University Health Services, which provides health services to UC Berkeley students and some UC employees, will no longer provide services through Health Net, a health care company that offers the Blue and Gold Plan specifically for UC faculty, staff and retirees. UHS said it lacked the infrastructure necessary to serve multiple patient groups with different health care plans.
Outside the Health Net Blue and Gold plan, UHS, which operates through the Tang Center, also administers care to students as well as Lawrence Berkeley National Laboratory employees. About 300 faculty and staff members see a doctor at the Tang Center through the Health Net plan.
During open enrollment, those on the health care plan can choose a plan out of the six offered by the university this fall or find a doctor at a different health provider covered by Health Net, such as Alta Bates Medical Group.
Many of the employees affected said the campus did not fully consider how its decision would impact them, especially regarding the relationships they have developed with their doctors. Patients were notified July 23.
According to Brad Buchman, the Tang Center’s medical director, the decision was made jointly by UHS administrators and campus officials after an evaluation of the Health Net plan that spanned several years. He said serving the population required a duplicate infrastructure to handle issues such as appointment scheduling and referral systems.
“This resulted in an inordinate amount of resources and staff time being devoted to a very small patient population,” Buchman said in an email.
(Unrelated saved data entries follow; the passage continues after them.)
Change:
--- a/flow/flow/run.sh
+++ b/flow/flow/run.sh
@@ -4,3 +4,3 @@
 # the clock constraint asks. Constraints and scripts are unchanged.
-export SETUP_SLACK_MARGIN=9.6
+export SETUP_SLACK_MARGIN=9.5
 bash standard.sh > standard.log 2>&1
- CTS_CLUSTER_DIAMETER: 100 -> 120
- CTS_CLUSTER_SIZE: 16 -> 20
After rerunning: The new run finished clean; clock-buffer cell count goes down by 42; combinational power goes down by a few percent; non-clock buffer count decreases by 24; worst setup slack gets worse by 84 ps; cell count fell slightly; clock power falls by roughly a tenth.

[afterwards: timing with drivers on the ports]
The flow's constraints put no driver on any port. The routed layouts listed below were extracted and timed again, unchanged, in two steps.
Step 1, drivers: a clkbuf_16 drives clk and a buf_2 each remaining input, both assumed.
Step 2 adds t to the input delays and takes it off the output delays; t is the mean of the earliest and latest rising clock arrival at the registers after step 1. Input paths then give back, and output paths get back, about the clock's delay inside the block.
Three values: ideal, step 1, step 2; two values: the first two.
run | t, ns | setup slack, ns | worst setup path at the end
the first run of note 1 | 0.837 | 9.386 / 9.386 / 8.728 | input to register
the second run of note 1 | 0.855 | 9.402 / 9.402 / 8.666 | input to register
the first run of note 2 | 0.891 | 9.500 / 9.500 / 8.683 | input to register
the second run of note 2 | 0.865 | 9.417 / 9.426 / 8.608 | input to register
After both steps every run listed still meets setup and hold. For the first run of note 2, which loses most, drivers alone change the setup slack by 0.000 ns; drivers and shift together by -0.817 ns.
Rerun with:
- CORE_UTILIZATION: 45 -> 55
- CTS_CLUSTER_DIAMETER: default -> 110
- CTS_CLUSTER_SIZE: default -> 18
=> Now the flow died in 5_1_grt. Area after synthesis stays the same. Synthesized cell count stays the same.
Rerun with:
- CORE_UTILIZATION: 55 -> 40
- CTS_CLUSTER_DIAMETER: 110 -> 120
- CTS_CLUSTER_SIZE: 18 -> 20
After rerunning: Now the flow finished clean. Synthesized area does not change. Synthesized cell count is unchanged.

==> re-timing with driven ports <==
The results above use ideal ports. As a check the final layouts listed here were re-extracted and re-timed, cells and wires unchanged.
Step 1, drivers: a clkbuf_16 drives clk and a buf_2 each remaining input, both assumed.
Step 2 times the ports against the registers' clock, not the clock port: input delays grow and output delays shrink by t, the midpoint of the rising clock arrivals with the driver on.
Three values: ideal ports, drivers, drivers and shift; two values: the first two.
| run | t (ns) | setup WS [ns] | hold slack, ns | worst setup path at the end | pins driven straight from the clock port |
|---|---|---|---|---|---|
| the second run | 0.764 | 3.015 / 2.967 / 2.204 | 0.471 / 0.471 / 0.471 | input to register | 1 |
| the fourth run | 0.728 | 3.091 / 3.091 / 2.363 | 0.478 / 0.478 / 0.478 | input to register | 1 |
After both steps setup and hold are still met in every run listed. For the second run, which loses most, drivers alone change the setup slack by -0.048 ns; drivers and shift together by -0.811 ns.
Background: an optimization exercise with open tools, aiming at small area, a short achievable clock period and few clock cycles. Do not read the settings as production practice. Function was checked by simulation only, so behaviour that the tests miss may differ from the original. Power is estimated from default activity; no workload was simulated.

==> flow/design.v <==
`timescale 1ns / 1ps
`default_nettype none
package tcjq_pkg;
	localparam int QUEUE_DEPTH = 32;
	localparam int AW = $clog2(QUEUE_DEPTH);
	localparam int CW = $clog2(QUEUE_DEPTH + 1);
	localparam logic [2:0] CMD_ENQ    = 3'd0;
	localparam logic [2:0] CMD_DEQ    = 3'd1;
	localparam logic [2:0] CMD_PEEK   = 3'd2;
	localparam logic [2:0] CMD_SEARCH = 3'd3;
	localparam logic [2:0] CMD_CANCEL = 3'd4;
	localparam logic [2:0] ST_OK        = 3'd0;
	localparam logic [2:0] ST_BAD_ID    = 3'd1;
	localparam logic [2:0] ST_DUP       = 3'd2;
	localparam logic [2:0] ST_BAD_PAGES = 3'd3;
	localparam logic [2:0] ST_FULL      = 3'd4;
	localparam logic [2:0] ST_NONE      = 3'd5;
	typedef struct packed {
		logic [15:0] id;
		logic [15:0] pages;
	} entry_t;
	typedef struct packed {
		logic        we;
		logic [AW-1:0] waddr;
		entry_t      wdata;
		logic [AW-1:0] raddr;
	} mem_req_t;
endpackage
`default_nettype wire
`timescale 1ns / 1ps
`default_nettype none
module tcjq_store (
	input  wire                clk,
	input  tcjq_pkg::mem_req_t req,
	output tcjq_pkg::entry_t   rdata
);
	logic [31:0] mem_q [0:tcjq_pkg::QUEUE_DEPTH-1];
	always_ff @(posedge clk) begin
		if (req.we) begin
			mem_q[req.waddr] <= req.wdata;
		end
		rdata <= mem_q[req.raddr];
	end
endmodule
`default_nettype wire
`timescale 1ns / 1ps
`default_nettype none
module two_class_job_queue_top (
	input  wire         clk,
	input  wire         arst_n,
	input  wire         s_tvalid,
	output logic        s_tready,
	input  wire  [39:0] s_tdata,
	output logic        m_tvalid,
	input  wire         m_tready,
	output logic [71:0] m_tdata
);
	localparam int AW = tcjq_pkg::AW;
	localparam int CW = tcjq_pkg::CW;
	typedef enum logic [3:0] {
		S_IDLE, S_SP_RD, S_SP_CMP, S_SN_RD, S_SN_CMP, S_DECIDE,
		S_HEAD_RD, S_HEAD_WT, S_SH_RD, S_SH_WR, S_OUT
	} state_t;
	state_t state_q;
	logic [2:0]  cmd_q;
	logic [15:0] id_q, pages_q;
	logic        cls_q;
	logic [AW-1:0] ph_q, pt_q;
	logic [CW-1:0] pc_q, nc_q, idx_q;
	logic [15:0] done_q;
	logic        found_q, fcls_q, shq_q;
	logic [AW-1:0] fslot_q, p_q;
	tcjq_pkg::entry_t fent_q;
	logic [2:0]  st_q;
	logic        rep_q;
	tcjq_pkg::mem_req_t preq, nreq;
	tcjq_pkg::entry_t   prd, nrd;
	tcjq_store u_pstore (.clk(clk), .req(preq), .rdata(prd));
	tcjq_store u_nstore (.clk(clk), .req(nreq), .rdata(nrd));
	logic [AW-1:0] p_next, ring_addr;
	logic [CW:0]   ring_sum;
	logic hit;
	assign p_next = (p_q == AW'(tcjq_pkg::QUEUE_DEPTH - 1)) ? '0 : p_q + 1'b1;
	assign ring_sum = (CW+1)'(ph_q) + (CW+1)'(idx_q);
	assign ring_addr = (ring_sum >= (CW+1)'(tcjq_pkg::QUEUE_DEPTH)) ?
		AW'(ring_sum - (CW+1)'(tcjq_pkg::QUEUE_DEPTH)) : AW'(ring_sum);
	assign hit = ((state_q == S_SP_CMP) ? prd.id : nrd.id) == id_q;
	always_comb begin
		preq = '0;
		nreq = '0;
		case (state_q)
			S_SP_RD:   preq.raddr = ring_addr;
			S_SN_RD:   nreq.raddr = AW'(idx_q);
			S_HEAD_RD: begin
				preq.raddr = ph_q;
				nreq.raddr = '0;
			end
			S_SH_RD: begin
				preq.raddr = p_next;
				nreq.raddr = AW'(p_next);
			end
			S_SH_WR: begin
				preq.we = shq_q;
				preq.waddr = p_q;
				preq.wdata = prd;
				nreq.we = !shq_q;
				nreq.waddr = p_q;
				nreq.wdata = nrd;
			end
			S_DECIDE: begin
				if (cmd_q == tcjq_pkg::CMD_ENQ && id_q != '0 && !found_q &&
				    pages_q != '0) begin
					preq.we = cls_q && pc_q != CW'(tcjq_pkg::QUEUE_DEPTH);
					preq.waddr = pt_q;
					preq.wdata = {id_q, pages_q};
					nreq.we = !cls_q && nc_q != CW'(tcjq_pkg::QUEUE_DEPTH);
					nreq.waddr = AW'(nc_q);
					nreq.wdata = {id_q, pages_q};
				end
			end
			default: ;
		endcase
	end
	assign s_tready = (state_q == S_IDLE);
	always_ff @(posedge clk or negedge arst_n) begin
		if (!arst_n) begin
			state_q <= S_IDLE;
			ph_q <= '0; pt_q <= '0; pc_q <= '0; nc_q <= '0; done_q <= '0;
			m_tvalid <= 1'b0;
			idx_q <= '0; found_q <= 1'b0;
		end else begin
			if (m_tvalid && m_tready && state_q != S_OUT) m_tvalid <= 1'b0;
			case (state_q)
				S_IDLE: begin
					if (s_tvalid) begin
						cmd_q <= s_tdata[2:0];
						id_q <= s_tdata[18:3];
						pages_q <= s_tdata[34:19];
						cls_q <= s_tdata[35];
						idx_q <= '0;
						found_q <= 1'b0;
						st_q <= tcjq_pkg::ST_OK;
						rep_q <= 1'b0;
						fent_q <= '0;
						fcls_q <= 1'b0;
						case (s_tdata[2:0])
							tcjq_pkg::CMD_ENQ, tcjq_pkg::CMD_SEARCH,
							tcjq_pkg::CMD_CANCEL: state_q <= S_SP_RD;
							tcjq_pkg::CMD_DEQ, tcjq_pkg::CMD_PEEK: state_q <= S_HEAD_RD;
							default: state_q <= S_OUT;
						endcase
					end
				end
				S_SP_RD: begin
					if (idx_q == pc_q) begin
						idx_q <= '0;
						state_q <= S_SN_RD;
					end else begin
						fslot_q <= ring_addr;
						state_q <= S_SP_CMP;
					end
				end
				S_SP_CMP: begin
					if (hit) begin
						found_q <= 1'b1; fcls_q <= 1'b1; fent_q <= prd;
						state_q <= S_DECIDE;
					end else begin
						idx_q <= idx_q + 1'b1;
						state_q <= S_SP_RD;
					end
				end
				S_SN_RD: begin
					if (idx_q == nc_q) state_q <= S_DECIDE;
					else begin
						fslot_q <= AW'(idx_q);
						state_q <= S_SN_CMP;
					end
				end
				S_SN_CMP: begin
					if (hit) begin
						found_q <= 1'b1; fcls_q <= 1'b0; fent_q <= nrd;
						state_q <= S_DECIDE;
					end else begin
						idx_q <= idx_q + 1'b1;
						state_q <= S_SN_RD;
					end
				end
				S_DECIDE: begin
					state_q <= S_OUT;
					if (cmd_q == tcjq_pkg::CMD_ENQ) begin
						fent_q <= '0; fcls_q <= 1'b0;
						if (id_q == '0) st_q <= tcjq_pkg::ST_BAD_ID;
						else if (found_q) st_q <= tcjq_pkg::ST_DUP;
						else if (pages_q == '0) st_q <= tcjq_pkg::ST_BAD_PAGES;
						else if (cls_q) begin
							if (pc_q == CW'(tcjq_pkg::QUEUE_DEPTH)) st_q <= tcjq_pkg::ST_FULL;
							else begin
								pt_q <= (pt_q == AW'(tcjq_pkg::QUEUE_DEPTH - 1)) ?
									'0 : pt_q + 1'b1;
								pc_q <= pc_q + 1'b1;
							end
						end else begin
							if (nc_q == CW'(tcjq_pkg::QUEUE_DEPTH)) st_q <= tcjq_pkg::ST_FULL;
							else nc_q <= nc_q + 1'b1;
						end
					end else if (!found_q) begin
						st_q <= tcjq_pkg::ST_NONE;
					end else begin
						rep_q <= 1'b1;
						if (cmd_q == tcjq_pkg::CMD_CANCEL) begin
							shq_q <= fcls_q;
							p_q <= fslot_q;
							state_q <= S_SH_RD;
						end
					end
				end
				S_HEAD_RD: state_q <= S_HEAD_WT;
				S_HEAD_WT: begin
					state_q <= S_OUT;
					if (pc_q != '0) begin
						rep_q <= 1'b1; fcls_q <= 1'b1; fent_q <= prd;
						if (cmd_q == tcjq_pkg::CMD_DEQ) begin
							ph_q <= (ph_q == AW'(tcjq_pkg::QUEUE_DEPTH - 1)) ?
								'0 : ph_q + 1'b1;
							pc_q <= pc_q - 1'b1;
						end
					end else if (nc_q != '0) begin
						rep_q <= 1'b1; fcls_q <= 1'b0; fent_q <= nrd;
						if (cmd_q == tcjq_pkg::CMD_DEQ) begin
							shq_q <= 1'b0;
							p_q <= '0;
							state_q <= S_SH_RD;
						end
					end else st_q <= tcjq_pkg::ST_NONE;
					if ((pc_q != '0 || nc_q != '0) && cmd_q == tcjq_pkg::CMD_DEQ &&
					    done_q != 16'hFFFF)
						done_q <= done_q + 1'b1;
				end
				S_SH_RD: begin
					if (shq_q ? (p_next == pt_q) : ((CW)'(p_q) + 1'b1 >= nc_q)) begin
						if (shq_q) begin
							pt_q <= p_q;
							pc_q <= pc_q - 1'b1;
						end else nc_q <= nc_q - 1'b1;
						state_q <= S_OUT;
					end else state_q <= S_SH_WR;
				end
				S_SH_WR: begin
					p_q <= p_next;
					state_q <= S_SH_RD;
				end
				S_OUT: begin
					if (!m_tvalid || m_tready) begin
						m_tvalid <= 1'b1;
						m_tdata <= {4'd0, done_q, 8'(nc_q), 8'(pc_q),
							rep_q & fcls_q, rep_q ? fent_q.pages : 16'd0,
							rep_q ? fent_q.id : 16'd0, st_q};
						state_q <= S_IDLE;
					end
				end
				default: state_q <= S_IDLE;
			endcase
		end
	end
endmodule
`default_nettype wire
Context: an optimization exercise on an open-source flow, tuned for small area, a short achievable clock period and few clock cycles. The choices shown serve that exercise and are no tape-out recipe.
At most, simulation tests tie the RTL to the original design; equivalence was not proved.
Power is estimated from default activity; no workload was simulated.

Setup of oak:
// icache_ctrl
module icache_ctrl #(
  parameter int unsigned LINES       = 16,
  parameter int unsigned MEM_LATENCY = 1
) (
  input  logic         clk,
  input  logic         reset,
  input  logic         pc_valid,
  input  logic [31:0]  pc,
  input  logic         flush,
  output logic [31:0]  inst,
  output logic         inst_valid,
  output logic         stall,
  output logic [31:0]  mem_address,
  input  logic [127:0] mem_dataline,
  output logic [31:0]  hit_count,
  output logic [31:0]  miss_count
);
export LEC_CHECK = 0
export CAP_MARGIN = 20
export CORE_MARGIN = 2
export CORE_UTILIZATION = 40
export SETUP_SLACK_MARGIN = 2.0
export SLEW_MARGIN = 20
export SYNTH_HIERARCHICAL = 1
create_clock -name core_clock -period 6.0 [get_ports {clk}]
standard.sh (not shown) runs the stock make flow with config.mk's settings and CLKGATE_MAP_FILE= SYNTH_SCRIPT=/design/flow/synth_recipe.tcl, a recipe that flattens the netlist after the stock synthesis.
==> flow/flow/run.sh <==
#!/bin/bash
# Own layout flow: the standard synthesis unchanged, then the standard ORFS
# layout with sizing not tied to cell footprints, minimum-size port buffers,
# and a clock tree of smaller buffers without dummy loads.
set -euo pipefail
cd "$(dirname "$0")/.."
bash standard.sh synth > synth.log 2>&1
bash standard.sh \
  MATCH_CELL_FOOTPRINT=0 \
  "BUFFER_PORTS_ARGS=-buffer_cell sky130_fd_sc_hd__buf_1" \
  "CTS_ARGS=-sink_clustering_enable -repair_clock_nets -dont_use_dummy_load -buf_list sky130_fd_sc_hd__clkbuf_16 -sink_clustering_size 22 -sink_clustering_max_diameter 80" \
  finish > layout.log 2>&1
In summary, oak completed successfully, with a layout that passed the timing, design-rule and antenna checks.
This design comes from an exercise in tuning for small area and few clock cycles per item on the open sky130 flow, not from production work.
The RTL was checked by simulation tests, not by an equivalence proof against the original design.

==> flow/design.v (outline; a module is shown in full before it is edited, if it fits) <==
// module stv_mul_inc: 3672 lines
// module stv_mul_dec: 2172 lines
// module stv_s1: 1715 lines
// module stv_pcm: 212 lines
// module stv_sine_rom: 1178 lines
// module stv_cfg_data: 5 lines
// module stv_fa: 4 lines
// module stv_ha: 4 lines
// module swept_tone_voice: 175 lines
module swept_tone_voice #(
    parameter int SINE_TABLE_BITS = stv_pkg::SINE_TABLE_BITS_DEF,
    parameter int COUNT_BITS      = stv_pkg::COUNT_BITS_DEF
) (
    input  logic        i_clk,
    input  logic        i_rst_n,
    input  logic        s_axis_tvalid,
    output logic        s_axis_tready,
    input  logic [23:0] s_axis_tdata,    
    input  logic [0:0]  s_axis_tuser,    
    output logic        m_axis_tvalid,
    input  logic        m_axis_tready,
    output logic [39:0] m_axis_tdata,    
    output logic [0:0]  m_axis_tuser,    
    input  logic        i_cfg_we,
    input  logic [2:0]  i_cfg_index,
    input  logic [31:0] i_cfg_data
);
  // ...
==> flow/run.sh <==
#!/bin/bash
# synth_recipe.tcl (not shown) runs the flow's synth.tcl, then flattens the netlist and writes it again
# the make line also repeats each setting of config.mk as NAME=value (left out here)
make -C /OpenROAD-flow-scripts/flow DESIGN_CONFIG=/design/flow/config.mk WORK_HOME=/design/flow/orfs CLKGATE_MAP_FILE= SYNTH_SCRIPT=/design/flow/synth_recipe.tcl finish
==> flow/config.mk <==
export PLATFORM = sky130hd
export DESIGN_NAME = swept_tone_voice
export DESIGN_NICKNAME = swept_tone_voice
export VERILOG_FILES = /design/flow/design.v
export SDC_FILE = /design/flow/constraint.sdc
export NUM_CORES = 4
export LEC_CHECK = 0
export CAP_MARGIN = 20
export CORE_MARGIN = 2
export CORE_UTILIZATION = 40
export CTS_CLUSTER_DIAMETER = 60
export CTS_CLUSTER_SIZE = 25
export SLEW_MARGIN = 20
export SYNTH_HIERARCHICAL = 1
export SYNTH_MEMORY_MAX_BITS = 32768
export SYNTH_MINIMUM_KEEP_SIZE = 0
==> flow/constraint.sdc <==
create_clock -name core_clock -period 13.0 [get_ports {i_clk}]
set_input_delay 2.6000 -clock core_clock [delete_from_list [all_inputs] [get_ports {i_clk}]]
set_output_delay 2.6000 -clock core_clock [all_outputs]
set_load 0.01 [all_outputs]
==> key figures, run 1 <==
Synthesis
  – Mean post-synth cell area: 10.08 µm²
  – Largest cells by area after synthesis: fa_1 (48%), edfxtp_1 (14%), nand2_1 (11%)
  – Most frequent cells after synthesis: nand2_1 (2,369), fa_1 (1,910), clkbuf_1 (480)
  – Synth top area share: 47.61%
  – Ys flop type: edfxtp_1
  – Post-synthesis compound-gate area fraction: 8.191%

Critical path
  – Reg2reg path depth: 43
  – Worst Setup Start Kind: input pin
  – CP Depth: 37
  – Slowest stage cell, crit path: xnor2_2
  – Worst setup startpoint: s_axis_tuser[0]

Floorplan
  – IO Pins: 108
  – Core Region: 199,700 µm²
  – Die Ht: 452.1 µm

CTS
  – CTS Hold Bufs: 0
  – CTS Sinks: 368
  – Inserted Clock Buffers: slightly above 40
  – CTS Buffer Depth: 3
  – CTS clk-pin slew, worst paths: 0.06 ns
  – Worst-skew pair later-pin latency: 0.63 ns

Detailed routing
  – ANT nets after route: 0

Global routing
  – Met2 Use GR: roughly 43%
  – Largest net degree at the start of global routing: between 90 and 100
  – Antenna violations before repair: 11
  – First-pass GRT wire length: 408,400 µm
  – Grt peak-use layer: met2

Final layout
  – Multi-input gate share of total cell area: between 70 and 80%
  – Final Util: 43.18%
  – Multi-input gate area: 66,580 µm²
  – Non-clock buffer share: around 3.2%

Timing
  – Slew @ Worst Pin: 1.170 ns
  – Final Max Slew Viols: 0
  – Max transition margin: 21.98%

Outcome
  – Status: finished clean

Worst hold path
  – Hold_sp: r_act1$_DFFE_PN_
Testbench counts, summed over its fixed seeds: cycles 19,442, items 18,162.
Vicki Savitt, an academic personnel analyst at the campus Graduate School of Education, has seen the same Tang Center physician for the past 15 years. Due to the decision, Savitt said she will have to find a new doctor — a hard decision, as she credits her physician for saving her life a few years ago.
“Health care is far greater than healing injuries and illness,” Savitt said in an email. “You don’t think about it until you need it, and then you never forget.”
She believes the decision prioritizes statistics and quantity over people and quality of life, calling the overall cost to the campus to maintain the plan “pocket change.” Buchman, however, said the decision might not even result in a net financial gain to the campus, adding that the change wasn’t about making money but about focusing on the Tang Center’s core mission: serving students.
Peter Cataldo, the audit services manager of the UC Office of the President, has seen a physician at the Tang Center for the past 22 years. He wrote a letter to the UC Board of Regents Committee on Health Services calling the decision a “slap in the face” to staff.
Karen Sullivan, the graduate fellowships and financial aid adviser at the Graduate School of Education, doesn’t think administrators even expected there would be backlash from staff.
“My sense is that they thought they would just write the letter and say, ‘This isn’t convenient for us anymore,’ ” Sullivan said. “But they didn’t weigh in the importance of health care.”
Physicians will be working with their patients until the Dec. 31 deadline to help them transition to a new doctor, according to Buchman. After that, faculty and staff will still be able to use Tang Center services such at the School of Optometry’s eye clinic and the travel-clinic services, he said.